Help Wanted
So how does one become a writer for Weekly World News? The answer is surprisingly boring: Pachenko heard they were looking for freelancers and he sent in some WWN style articles he thought they'd dig. What was the WWN answer?
"I was getting drunk at the Algonquin in NYC when I smelled something strange," Pachenko reveals. "I couldn't tell where the odor was coming from until I looked across the darkened bar at a corner table. The candle had just been blown out, so I couldn't see who was sitting there, but I decided I was too drunk to care and headed over. The odor became stronger and I realized why, once I got a good look at who was sitting there: Bat Boy."
As Pachenko continues, "Bat Boy had just returned from Texas where he'd been scorned by one of the Bush twins. He was forlorn and hadn't showered in days. Of course, I learned later that the stink was somehow worse after he showered. Anyway, we ended up getting really drunk together and at some point we prank-called the offices of WWN not realizing that my cell phone number was showing up on their caller ID. When they called back, I was still drunk and pissed and told them they could f**** off or give me a job. For some reason, they did the latter. Guess they liked my attitude."
So how did the lunacy of Weekly World News all begin? How did this wacky publication come into existence? Pachenko says, "I believe it started on a dark and stormy night.

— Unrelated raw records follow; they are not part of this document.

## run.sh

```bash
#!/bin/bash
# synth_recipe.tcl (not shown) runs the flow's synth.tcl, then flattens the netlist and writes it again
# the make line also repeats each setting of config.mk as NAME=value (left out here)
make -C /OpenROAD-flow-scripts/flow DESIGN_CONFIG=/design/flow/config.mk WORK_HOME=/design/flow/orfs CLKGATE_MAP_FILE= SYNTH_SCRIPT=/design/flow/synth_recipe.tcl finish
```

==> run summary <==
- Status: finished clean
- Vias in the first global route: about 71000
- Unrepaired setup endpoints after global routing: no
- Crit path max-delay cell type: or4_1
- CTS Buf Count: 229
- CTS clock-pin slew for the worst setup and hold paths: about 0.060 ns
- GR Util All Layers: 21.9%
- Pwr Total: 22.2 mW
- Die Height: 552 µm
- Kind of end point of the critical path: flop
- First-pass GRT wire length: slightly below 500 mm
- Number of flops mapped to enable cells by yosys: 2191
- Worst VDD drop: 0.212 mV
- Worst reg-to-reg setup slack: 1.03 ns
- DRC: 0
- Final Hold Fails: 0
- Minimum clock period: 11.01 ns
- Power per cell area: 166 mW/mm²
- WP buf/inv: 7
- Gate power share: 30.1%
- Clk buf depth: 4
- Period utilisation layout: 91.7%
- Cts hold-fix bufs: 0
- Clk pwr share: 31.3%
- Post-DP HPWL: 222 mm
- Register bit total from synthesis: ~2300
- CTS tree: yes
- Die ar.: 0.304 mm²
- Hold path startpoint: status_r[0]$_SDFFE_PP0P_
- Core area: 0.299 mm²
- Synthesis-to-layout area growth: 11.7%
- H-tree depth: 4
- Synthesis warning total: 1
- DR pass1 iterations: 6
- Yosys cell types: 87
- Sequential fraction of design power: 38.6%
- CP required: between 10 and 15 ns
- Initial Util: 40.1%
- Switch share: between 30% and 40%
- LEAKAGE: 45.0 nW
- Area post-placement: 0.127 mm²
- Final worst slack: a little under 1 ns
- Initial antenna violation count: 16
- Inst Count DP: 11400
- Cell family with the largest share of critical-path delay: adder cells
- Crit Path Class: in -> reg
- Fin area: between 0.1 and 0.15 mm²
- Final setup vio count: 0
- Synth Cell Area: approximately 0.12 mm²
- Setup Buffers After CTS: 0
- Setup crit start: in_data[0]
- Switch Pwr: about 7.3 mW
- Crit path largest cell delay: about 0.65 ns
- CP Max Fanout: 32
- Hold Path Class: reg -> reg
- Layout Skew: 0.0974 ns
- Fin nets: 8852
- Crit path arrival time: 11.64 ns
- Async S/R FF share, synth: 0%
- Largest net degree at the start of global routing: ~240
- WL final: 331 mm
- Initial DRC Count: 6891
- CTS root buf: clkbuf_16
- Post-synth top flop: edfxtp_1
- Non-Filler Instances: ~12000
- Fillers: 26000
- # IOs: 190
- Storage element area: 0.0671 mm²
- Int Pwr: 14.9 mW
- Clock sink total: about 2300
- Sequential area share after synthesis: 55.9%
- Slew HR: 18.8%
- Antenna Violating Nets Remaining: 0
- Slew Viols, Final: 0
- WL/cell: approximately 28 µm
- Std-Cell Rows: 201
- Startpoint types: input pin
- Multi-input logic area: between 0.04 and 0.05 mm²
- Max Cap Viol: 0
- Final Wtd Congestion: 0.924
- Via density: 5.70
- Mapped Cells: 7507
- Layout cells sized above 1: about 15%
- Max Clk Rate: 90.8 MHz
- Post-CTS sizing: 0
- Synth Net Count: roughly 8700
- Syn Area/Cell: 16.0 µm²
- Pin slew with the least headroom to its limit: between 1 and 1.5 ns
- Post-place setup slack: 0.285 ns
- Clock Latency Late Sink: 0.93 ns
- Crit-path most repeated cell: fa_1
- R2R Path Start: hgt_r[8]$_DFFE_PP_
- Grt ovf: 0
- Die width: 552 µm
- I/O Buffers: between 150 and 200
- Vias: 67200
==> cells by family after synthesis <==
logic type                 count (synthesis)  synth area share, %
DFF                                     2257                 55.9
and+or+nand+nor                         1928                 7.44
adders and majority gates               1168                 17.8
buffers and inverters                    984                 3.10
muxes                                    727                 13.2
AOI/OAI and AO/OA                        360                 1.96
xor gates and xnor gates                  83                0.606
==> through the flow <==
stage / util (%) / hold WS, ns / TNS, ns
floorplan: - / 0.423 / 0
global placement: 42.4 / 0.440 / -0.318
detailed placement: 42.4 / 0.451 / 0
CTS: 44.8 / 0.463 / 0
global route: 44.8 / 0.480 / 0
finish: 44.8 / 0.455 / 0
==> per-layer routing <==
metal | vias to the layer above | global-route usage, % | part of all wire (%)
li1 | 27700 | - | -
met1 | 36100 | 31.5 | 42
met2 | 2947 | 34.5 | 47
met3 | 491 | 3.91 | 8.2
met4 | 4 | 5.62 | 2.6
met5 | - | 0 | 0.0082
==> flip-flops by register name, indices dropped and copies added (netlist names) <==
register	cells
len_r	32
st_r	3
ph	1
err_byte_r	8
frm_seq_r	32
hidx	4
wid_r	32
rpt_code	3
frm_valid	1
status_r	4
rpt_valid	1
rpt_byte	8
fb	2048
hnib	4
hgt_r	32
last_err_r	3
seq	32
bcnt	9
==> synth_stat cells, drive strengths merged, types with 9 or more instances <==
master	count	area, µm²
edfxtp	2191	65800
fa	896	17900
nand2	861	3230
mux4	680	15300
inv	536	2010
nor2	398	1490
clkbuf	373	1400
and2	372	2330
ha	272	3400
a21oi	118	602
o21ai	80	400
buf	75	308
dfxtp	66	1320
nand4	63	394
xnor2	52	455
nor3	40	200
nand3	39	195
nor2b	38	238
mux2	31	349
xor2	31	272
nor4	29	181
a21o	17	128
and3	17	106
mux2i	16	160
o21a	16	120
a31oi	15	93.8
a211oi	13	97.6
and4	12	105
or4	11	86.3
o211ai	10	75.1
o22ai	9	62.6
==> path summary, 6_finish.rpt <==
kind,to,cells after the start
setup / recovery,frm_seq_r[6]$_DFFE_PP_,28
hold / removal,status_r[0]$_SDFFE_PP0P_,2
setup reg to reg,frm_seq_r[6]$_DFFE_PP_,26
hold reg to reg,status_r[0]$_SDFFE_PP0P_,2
Background: an optimization exercise with open tools, aiming at small area, a short achievable clock period and few clock cycles per item. Do not read the settings as production practice. No run shown here included a check of the RTL's function; only the layout flow was run. Power figures rest on the tool's default switching activity, not on a simulated workload.

`design/flow/run.sh`:
```
#!/bin/bash
# synth_recipe.tcl (not shown) runs the flow's synth.tcl, then flattens the netlist and writes it again
# the make line also repeats each setting of config.mk as NAME=value (left out here)
make -C /OpenROAD-flow-scripts/flow DESIGN_CONFIG=/design/flow/config.mk WORK_HOME=/design/flow/orfs CLKGATE_MAP_FILE= SYNTH_SCRIPT=/design/flow/synth_recipe.tcl finish
```
`design/flow/config.mk`:
```
export PLATFORM = sky130hd
export DESIGN_NAME = sge_fec_esc
export DESIGN_NICKNAME = sge_fec_esc
export VERILOG_FILES = /design/flow/design.v
export SDC_FILE = /design/flow/constraint.sdc
export NUM_CORES = 4
export LEC_CHECK = 0
export CAP_MARGIN = 20
export CORE_MARGIN = 2
export CORE_UTILIZATION = 70
export CTS_BUF_LIST = sky130_fd_sc_hd__clkbuf_8
export CTS_CLUSTER_DIAMETER = 40
export CTS_CLUSTER_SIZE = 16
export SETUP_SLACK_MARGIN = 1.9
export SLEW_MARGIN = 20
```
`design/flow/constraint.sdc`:
```
create_clock -name core_clock -period 4.0 [get_ports {clk}]
set_input_delay 0.8000 -clock core_clock [delete_from_list [all_inputs] [get_ports {clk}]]
set_output_delay 0.8000 -clock core_clock [all_outputs]
set_load 0.01 [all_outputs]
```
Context: an optimization exercise on an open-source flow, tuned for small area and a short achievable clock period. The choices shown serve that exercise and are no tape-out recipe.
At most, simulation tests tie the RTL to the original design; equivalence was not proved.
For runs 6 and 7, only the layout was checked, not whether the RTL still works.
No activity file was given, so power comes from the tool's default toggle rates.

[flow/config.mk]
export PLATFORM = sky130hd
export DESIGN_NAME = tiny_irpwm
export DESIGN_NICKNAME = tiny_irpwm
export VERILOG_FILES = /design/flow/design.v
export SDC_FILE = /design/flow/constraint.sdc
export NUM_CORES = 4
export LEC_CHECK = 0
export CAP_MARGIN = 20
export CORE_MARGIN = 2
export CORE_UTILIZATION = 55
export CTS_BUF_LIST = sky130_fd_sc_hd__clkbuf_8
export CTS_CLUSTER_DIAMETER = 50
export CTS_CLUSTER_SIZE = 18
export PLACE_DENSITY = 0.7
export SETUP_SLACK_MARGIN = 3.8
export SLEW_MARGIN = 20
export SYNTH_HIERARCHICAL = 1
export SYNTH_MINIMUM_KEEP_SIZE = 0
[flow/constraint.sdc]
create_clock -name core_clock -period 8.5 [get_ports {clk}]
set_input_delay 1.7000 -clock core_clock [delete_from_list [all_inputs] [get_ports {clk}]]
set_output_delay 1.7000 -clock core_clock [all_outputs]
set_load 0.01 [all_outputs]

I'm afraid that's all I can reveal." However, he adds, "it is a real paper published by the same company that publishes Star, The National Enquirer and several other tabloid rags. And I think the WWN has the same high journalistic standards as those tabloids."

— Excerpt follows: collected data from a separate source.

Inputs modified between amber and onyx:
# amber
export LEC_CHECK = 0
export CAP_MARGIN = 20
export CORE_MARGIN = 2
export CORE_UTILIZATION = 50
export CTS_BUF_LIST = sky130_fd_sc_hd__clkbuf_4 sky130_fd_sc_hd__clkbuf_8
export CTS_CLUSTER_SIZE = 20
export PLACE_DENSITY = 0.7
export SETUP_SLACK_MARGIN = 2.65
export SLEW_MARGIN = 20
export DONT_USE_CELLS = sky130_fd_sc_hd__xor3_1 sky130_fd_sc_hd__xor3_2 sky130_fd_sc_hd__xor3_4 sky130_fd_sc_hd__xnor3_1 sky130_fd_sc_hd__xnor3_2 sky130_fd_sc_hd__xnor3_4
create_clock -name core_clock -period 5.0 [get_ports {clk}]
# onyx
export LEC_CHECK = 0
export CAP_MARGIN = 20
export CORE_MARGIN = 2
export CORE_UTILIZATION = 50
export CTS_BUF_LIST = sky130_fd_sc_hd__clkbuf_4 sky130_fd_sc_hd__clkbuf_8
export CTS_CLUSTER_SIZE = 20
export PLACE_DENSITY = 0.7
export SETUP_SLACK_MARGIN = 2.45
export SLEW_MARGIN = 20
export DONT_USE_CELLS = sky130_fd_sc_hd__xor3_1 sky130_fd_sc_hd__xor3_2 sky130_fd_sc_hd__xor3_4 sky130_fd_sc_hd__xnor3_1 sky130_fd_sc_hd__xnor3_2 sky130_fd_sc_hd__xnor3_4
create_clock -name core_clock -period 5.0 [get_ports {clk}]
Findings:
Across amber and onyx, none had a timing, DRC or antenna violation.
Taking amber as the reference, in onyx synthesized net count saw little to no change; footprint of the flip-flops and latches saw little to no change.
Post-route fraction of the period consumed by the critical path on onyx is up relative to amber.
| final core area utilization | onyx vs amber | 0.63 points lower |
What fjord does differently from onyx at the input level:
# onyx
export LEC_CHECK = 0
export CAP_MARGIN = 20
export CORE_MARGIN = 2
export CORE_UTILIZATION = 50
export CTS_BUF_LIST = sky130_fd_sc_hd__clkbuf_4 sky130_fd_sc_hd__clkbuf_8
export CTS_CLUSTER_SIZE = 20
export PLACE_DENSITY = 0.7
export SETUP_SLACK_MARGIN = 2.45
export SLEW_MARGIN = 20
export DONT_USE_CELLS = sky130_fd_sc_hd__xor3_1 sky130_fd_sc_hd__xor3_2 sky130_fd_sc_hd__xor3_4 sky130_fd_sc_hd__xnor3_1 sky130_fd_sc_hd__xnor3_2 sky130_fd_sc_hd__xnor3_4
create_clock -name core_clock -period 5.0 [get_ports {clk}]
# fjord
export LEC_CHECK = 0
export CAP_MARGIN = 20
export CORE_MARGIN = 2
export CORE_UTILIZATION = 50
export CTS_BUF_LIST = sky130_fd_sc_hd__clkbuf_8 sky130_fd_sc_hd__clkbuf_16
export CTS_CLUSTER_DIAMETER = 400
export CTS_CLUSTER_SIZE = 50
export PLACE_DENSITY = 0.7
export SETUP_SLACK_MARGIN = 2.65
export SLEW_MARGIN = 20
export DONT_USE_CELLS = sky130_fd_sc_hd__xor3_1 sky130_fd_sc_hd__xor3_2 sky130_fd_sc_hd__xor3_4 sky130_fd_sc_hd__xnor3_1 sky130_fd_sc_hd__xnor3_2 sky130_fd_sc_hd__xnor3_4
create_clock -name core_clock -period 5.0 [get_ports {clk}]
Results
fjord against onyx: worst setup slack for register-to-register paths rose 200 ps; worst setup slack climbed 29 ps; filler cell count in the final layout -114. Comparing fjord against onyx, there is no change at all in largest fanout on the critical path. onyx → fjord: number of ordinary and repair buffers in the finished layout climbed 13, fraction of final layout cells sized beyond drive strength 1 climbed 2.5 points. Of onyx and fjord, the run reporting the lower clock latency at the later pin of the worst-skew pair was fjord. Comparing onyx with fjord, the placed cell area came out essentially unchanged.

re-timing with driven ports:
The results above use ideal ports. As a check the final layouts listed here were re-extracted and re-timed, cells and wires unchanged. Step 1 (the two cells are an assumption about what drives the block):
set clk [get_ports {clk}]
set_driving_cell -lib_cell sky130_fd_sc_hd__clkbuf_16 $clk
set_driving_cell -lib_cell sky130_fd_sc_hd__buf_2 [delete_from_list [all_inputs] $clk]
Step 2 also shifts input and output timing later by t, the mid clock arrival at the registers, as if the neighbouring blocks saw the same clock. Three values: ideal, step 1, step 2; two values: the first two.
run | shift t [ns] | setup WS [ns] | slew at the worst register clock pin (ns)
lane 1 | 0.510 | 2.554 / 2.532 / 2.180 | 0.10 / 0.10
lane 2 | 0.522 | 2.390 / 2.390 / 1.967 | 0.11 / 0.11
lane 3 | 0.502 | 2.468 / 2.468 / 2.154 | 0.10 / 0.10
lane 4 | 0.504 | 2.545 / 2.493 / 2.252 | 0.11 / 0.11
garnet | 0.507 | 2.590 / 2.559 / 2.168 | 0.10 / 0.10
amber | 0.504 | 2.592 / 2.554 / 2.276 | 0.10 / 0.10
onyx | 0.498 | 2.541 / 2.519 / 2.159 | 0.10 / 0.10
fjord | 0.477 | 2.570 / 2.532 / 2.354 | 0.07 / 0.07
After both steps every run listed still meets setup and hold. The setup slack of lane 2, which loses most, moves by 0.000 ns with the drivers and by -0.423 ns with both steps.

I next asked Pachenko how he finds his stories, or how he creates them. "I generally brainstorm and come up with ideas in batches," he says. "Sometimes an idea will hit me and as I write it down, my mind will start thinking of variations or jump to another idea and I'll just run with it until inspiration peters out. I try to come up with at least five ideas at a time, since I know that of those five there might only be one or two if I'm lucky that are any good.
"I came up with one headline from a Pixies song. The song was "There Goes My Gun" and the headline was: "Cop Actually Trades Gun for a Dozen Donuts!" The sub-heading was: "Hands Over Bullets for Extra Bear Claw." I came up with another one when the Pennsylvania miners were trapped for days. But I had to set it elsewhere, so I wrote:
"Trapped African Diamond Miners Rescued - by Underground Realm of Dwarves!"

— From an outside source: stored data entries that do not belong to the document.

Context: an optimization exercise on an open-source flow, tuned for small area, a short achievable clock period and few clock cycles. The choices shown serve that exercise and are no tape-out recipe.
RTL that was checked went through simulation tests only; none was proved equivalent to the original.

==> inputs of v8 <==
==> flow/design.v (excerpt) <==
module fpmc_lutprog (
    input  wire        clk,
    input  wire        rst,           
    input  wire        cmd_valid,
    output wire        cmd_ready,
    input  wire [1:0]  cmd_variant,   
    input  wire [1:0]  cmd_role,      
    input  wire        cmd_fr,        
    input  wire        cmd_active,    
    input  wire        cmd_present,   
    input  wire [31:0] cmd_base,      
    input  wire [31:0] cmd_len,       
    input  wire [15:0] cmd_n,         
    output wire        mem_req_valid,
    input  wire        mem_req_ready,
    output wire [31:0] mem_addr,
    input  wire        mem_rvalid,
    input  wire [47:0] mem_rdata,
    output wire        ev_valid,
    input  wire        ev_ready,
    output wire [1:0]  ev_kind,       
    output wire [16:0] ev_index,
    output wire [31:0] ev_data,
    output wire        res_valid,
    input  wire        res_ready,
    output wire [3:0]  res_code,
    output wire [17:0] res_wcount
);
clock: 10.0 ns
lec_check: 0
cap_margin: 20
core_margin: 2
core_utilization: 40
place_density: 0.6
slew_margin: 20
run.sh (not shown) runs the stock make flow with config.mk's settings and CLKGATE_MAP_FILE= SYNTH_SCRIPT=/design/flow/synth_recipe.tcl, a recipe that flattens the netlist after the stock synthesis.
==> v25 (differences from v8) <==
--- a/flow/design.v
+++ b/flow/design.v
@@ -57,39 +57,38 @@
     reg [16:0] rrem;        
     reg [2:0]  outs;        
     reg        flush;       
     reg [2:0]  ucnt;        
     reg [1:0]  rph;         
     reg [3:0]  cnt;
-    reg [17:0] e;           
+    reg [16:0] e;           
     reg [16:0] rs;          
     reg [17:0] rsm;         
     reg [13:0] qs;          
-    reg        cy;          
-    reg [1:0]  g2;          
     wire        ofree = !ev_v || ev_ready;
     wire        arrv  = mem_rvalid;
     wire        fire  = mreq && mem_req_ready;
     wire        take_arr = lact && arrv && !flush && ofree && !half;
     wire        drop     = lact && arrv && !flush && !(ofree && !half);
     wire        wav = busy && go && !wend &&
-                      (half || (k_lut ? (arrv && !flush) : (rph == 2'd3 || gph)));
+                      (half || (k_lut ? (arrv && !flush) : (rph == 2'd2 || gph)));
     wire        ld  = ofree && wav;
     wire        gfirst = gph && (ev_k != 2'd3);
     wire [16:0] ev_i_inc = ev_i + 17'd1;
     wire [16:0] lastw = f_v3 ? {nm1, 1'b1} : {1'b0, nm1};
     wire        lastm = (ev_i_inc == lastw);
-    wire        gmk   = (ev_k == 2'd3);
-    wire [18:0] t_s  = {1'b0, e} + {1'b0, rsm};
+    wire [16:0] den  = {nm1, 1'b0};
+    wire        div_ph  = (rph == 2'd0);
+    wire        dbit = (cnt != 4'd0);
+    wire [17:0] t_a  = div_ph ? {e, dbit} : {1'b0, e};
+    wire [18:0] t_s  = {1'b0, t_a} + {1'b0, rsm} + {18'd0, (rph != 2'd2)};
     wire [17:0] t    = t_s[17:0];
     wire        t_co = t_s[18];
-    wire [16:0] u    = e[16:0] + rs;
-    wire [16:0] nr   = t_co ? t[16:0] : e[16:0];
+    wire [16:0] u    = e + rs;
     wire [13:0] q_cur = {ev_d[13:10] & {4{f_v3}}, ev_d[9:8] & {2{!k_pal}}, ev_d[7:0]};
-    wire [14:0] q_add = {q_cur, 1'b1} + {qs, cy};
-    wire [13:0] q_nxt = stp ? q_add[14:1] : 14'd0;
+    wire [13:0] q_nxt = stp ? (q_cur + qs + {13'd0, t_co}) : 14'd0;
     wire [15:0] mr = mem_rdata[15:0];
     wire [15:0] mg = mem_rdata[31:16];
     wire [15:0] mb = mem_rdata[47:32];
     wire        d14 = f_v3 && !k_gam;
     wire [13:0] xr = k_pal ? {6'd0, mr[15:8]} : d14 ? mr[15:2] : {4'd0, mr[15:6]};
     wire [13:0] xg = k_pal ? {6'd0, mg[15:8]} : d14 ? mg[15:2] : {4'd0, mg[15:6]};
@@ -101,13 +100,13 @@
     always @(*) begin
         if (gph) begin
             if (!k_lut)
                 d_nxt = {14'd0, 16'hFFFF};
             else if (gfirst)
                 d_nxt = {14'd0, mr};
-            else if (!g2[0])
+            else if (!ev_i[0])
                 d_nxt = {14'd0, mg};
             else
                 d_nxt = {14'd0, mb};
         end else if (half) begin
             d_nxt = {16'd0, k_lut ? rs[13:0] : ev_d[13:0]};
         end else if (k_pal) begin
@@ -121,21 +120,20 @@
     wire        pos2 = !rrem[16] && (rrem[15:1] != 15'd0);    
     wire        pos1 = !rrem[16] && (rrem[15:0] != 16'd0);    
     wire        unreq = flush && (outs == 3'd0) && !mreq && (ucnt != 3'd0);
     wire [16:0] stop0 = gmx ? 17'h1FFFD : 17'd0;
     wire [16:0] stop1 = gmx ? 17'h1FFFE : 17'd1;
     wire        more_n = fire ? (rrem != stop1) : (rrem != stop0);
-    wire [16:0] rrem_s = rrem + {{16{!unreq}}, 1'b1};
-    wire [28:0] raddr_s = raddr[31:3] + {{28{unreq}}, 1'b1};
     wire [2:0]  outs_n = outs + {2'd0, fire} - {2'd0, arrv};
     wire        flush_n = (flush || drop) &&
                           !(flush && (outs == 3'd0) && !mreq && (ucnt == 3'd0));
     wire        wcomp = wend && ev_v && ev_ready;
     wire        res_free = !res_v || res_ready;
     wire        pst = busy && (!go || wcomp || fin) && res_free;
-    wire [17:0] wc = go ? {1'b0, ev_i_inc} : 18'd0;
+    wire [16:0] wc_inc = {1'b0, nm1} + (gmx ? 17'd4 : 17'd1);
+    wire [17:0] wc = !go ? 18'd0 : f_v3 ? {wc_inc, 1'b0} : {1'b0, wc_inc};
     always @(posedge clk) begin
         if (rst) begin
             busy  <= 1'b0;
             fin   <= 1'b0;
             ev_v  <= 1'b0;
             res_v <= 1'b0;
@@ -188,53 +186,51 @@
             half    <= 1'b0;
             gph     <= 1'b0;
             wend    <= 1'b0;
             stp     <= 1'b0;
             rph     <= 2'd0;
             cnt     <= c_pal ? 4'd8 : (cmd_variant == 2'd3 && cmd_role == 2'd0) ? 4'd14 : 4'd10;
-            e       <= 18'd1;
+            e       <= 17'd0;
             qs      <= 14'd0;
             rsm     <= ~{1'b0, c_nm1, 1'b0};
         end else begin
-            if (fire || unreq)
-                rrem <= rrem_s;
-            if ((fire && pos2) || (unreq && pos1))
-                raddr[31:3] <= raddr_s;
+            if (fire) begin
+                rrem <= rrem - 17'd1;
+                if (pos2) raddr[31:3] <= raddr[31:3] + 29'd1;
+            end else if (unreq) begin
+                rrem <= rrem + 17'd1;
+                if (pos1) raddr[31:3] <= raddr[31:3] - 29'd1;
+            end
             if (ld) begin
-                ev_i <= ev_i_inc;
-                g2   <= gfirst ? 2'd0 : g2 + 2'd1;
+                ev_i <= gfirst ? 17'd0 : ev_i_inc;
                 if (gfirst) ev_k <= 2'd3;
                 if (gph) begin
-                    if (!gfirst && g2[0]) wend <= 1'b1;
+                    if (!gfirst && ev_i[0]) wend <= 1'b1;
                 end else begin
                     half <= f_v3 && !half;
                     if (lastm) begin
                         if (gmx) gph <= 1'b1;
                         else     wend <= 1'b1;
                     end
                 end
                 if (!half && !gph && !k_lut) begin
                     stp <= 1'b1;
-                    e   <= t_co ? t : {1'b0, u};
-                    cy  <= t_co;
+                    if (stp) e <= t_co ? t[16:0] : u;
                 end
             end
             if (!k_lut) begin
                 if (rph == 2'd0) begin
-                    rsm <= t;                    
-                    rph <= 2'd1;
-                end else if (rph == 2'd1) begin
-                    e   <= (cnt == 4'd0) ? {1'b0, nr} : {nr, (cnt >= 4'd2)};
+                    e   <= t_co ? t[16:0] : {e[15:0], dbit};
                     qs  <= {qs[12:0], t_co};
                     cnt <= cnt - 4'd1;
-                    if (cnt == 4'd0) rph <= 2'd2;
-                end else if (rph == 2'd2) begin
-                    rs  <= e[16:0];
+                    if (cnt == 4'd0) rph <= 2'd1;
+                end else if (rph == 2'd1) begin
+                    rs  <= e;
                     rsm <= t;
-                    e   <= {2'b0, nm1};
-                    rph <= 2'd3;
+                    e   <= {1'b0, nm1};
+                    rph <= 2'd2;
                 end
             end
         end
         if (ofree)
             ev_d <= d_nxt;
         if (busy && k_lut && ofree && !half)
@@ -246,12 +242,12 @@
     end
     assign cmd_ready     = !busy;
     assign mem_req_valid = mreq;
     assign mem_addr      = raddr;
     assign ev_valid      = ev_v;
     assign ev_kind       = ev_k;
-    assign ev_index      = gmk ? {15'd0, g2} : ev_i;
+    assign ev_index      = ev_i;
     assign ev_data       = {2'b00, ev_d};
     assign res_valid     = res_v;
     assign res_code      = {1'b0, res_c, 1'b0};
     assign res_wcount    = res_w;
 endmodule
==> impl_metrics.toml <==
[timing]
tightest_slew_ns = 0.977
max_slew_margin = 0.345
timing.final.crit_share = 0.625

[clock_network]
clock_sinks = 231

[worst_setup_path]
rrSetupSlack_ns = 3.75
cp-startpoint = "rph[0]"
critPathCapture = "ev_d[10]"

[status]
outcome = "no timing/DRC/antenna violations"

[floorplan]
die_height_um = 214

[logic_synthesis]
synth_common_cells = "229 x nand2_1, 182 x a21oi_1, 181 x nor2_1"

[finish]
final_core_util = 0.498
nNetsFinal = 2482
That was v25.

Pachenko's editor liked the dwarf story, but he couldn't sell it to the boss running WWN at the time. As Pachenko tells me, there were "regime changes" at WWN, and at one point they tried to take a "more realistic" approach to their stories. A notice was circulated among the freelancers: there were to be no more stories about mermaids, elves, vampires, etc. The only thing they could still write about in that vein was about Bigfoot and aliens because people really believed in them. Needless to say, this new approach at WWN failed miserably, and when that editorial staff got sacked, WWN went back to its regular style.
I asked Pachenko if he felt some people took WWN seriously. Some could possibly feel it's an example of the tabloids becoming totally ridiculous, and maybe that's the idea behind WWN, to point this out to people in an ironic way. Slipping back into facetious mode, Pachenko says, "I don't think people take it seriously enough! Only the WWN dares to print the stories no one else will."